*** Records for the task Section Begins ***

<file path="config.mk">
export PLATFORM = sky130hd
export DESIGN_NAME = cc_channel
export DESIGN_NICKNAME = d
export VERILOG_FILES = /design/src/rtl/cc_pkg.sv /design/src/rtl/cc_sync_edge.sv /design/src/rtl/cc_match.sv /design/src/rtl/cc_regif.sv /design/src/rtl/cc_channel.sv
export SDC_FILE = /design/constraint.sdc
export NUM_CORES = 1
export LEC_CHECK = 0
export ABC_AREA = 1
export BUFFER_PORTS_ARGS = -buffer_cell sky130_fd_sc_hd__buf_2
export CORE_MARGIN = 2
export CORE_UTILIZATION = 50
export DETAILED_ROUTE_END_ITERATION = 6
export PLACE_DENSITY_LB_ADDON = 0.2
export SLEW_MARGIN = 0
export SYNTH_ARGS = -nofsm -noshare
export SYNTH_HDL_FRONTEND = slang
export SYNTH_SLANG_ARGS = --single-unit
</file>
<file path="constraint.sdc">
create_clock -name clk_i -period 2.1 [get_ports clk_i]
set_clock_uncertainty 0.15 [all_clocks]
set_input_delay 0.525 -clock clk_i [delete_from_list [all_inputs] [get_ports clk_i]]
set_output_delay 0.525 -clock clk_i [all_outputs]
set_load 0.05 [all_outputs]
</file>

*** Records for the task Section Ends ***

§ **What is required**: Word for word, write out all of the entries again.

§ **Your response**:
<file path="config.mk">
export PLATFORM = sky130hd
export DESIGN_NAME = cc_channel
export DESIGN_NICKNAME = d
export VERILOG_FILES = /design/src/rtl/cc_pkg.sv /design/src/rtl/cc_sync_edge.sv /design/src/rtl/cc_match.sv /design/src/rtl/cc_regif.sv /design/src/rtl/cc_channel.sv
export SDC_FILE = /design/constraint.sdc
export NUM_CORES = 1
export LEC_CHECK = 0
export ABC_AREA = 1
export BUFFER_PORTS_ARGS = -buffer_cell sky130_fd_sc_hd__buf_2
export CORE_MARGIN = 2
export CORE_UTILIZATION = 50
export DETAILED_ROUTE_END_ITERATION = 6
export PLACE_DENSITY_LB_ADDON = 0.2
export SLEW_MARGIN = 0
export SYNTH_ARGS = -nofsm -noshare
export SYNTH_HDL_FRONTEND = slang
export SYNTH_SLANG_ARGS = --single-unit
</file>
<file path="constraint.sdc">
create_clock -name clk_i -period 2.1 [get_ports clk_i]
set_clock_uncertainty 0.15 [all_clocks]
set_input_delay 0.525 -clock clk_i [delete_from_list [all_inputs] [get_ports clk_i]]
set_output_delay 0.525 -clock clk_i [all_outputs]
set_load 0.05 [all_outputs]
</file>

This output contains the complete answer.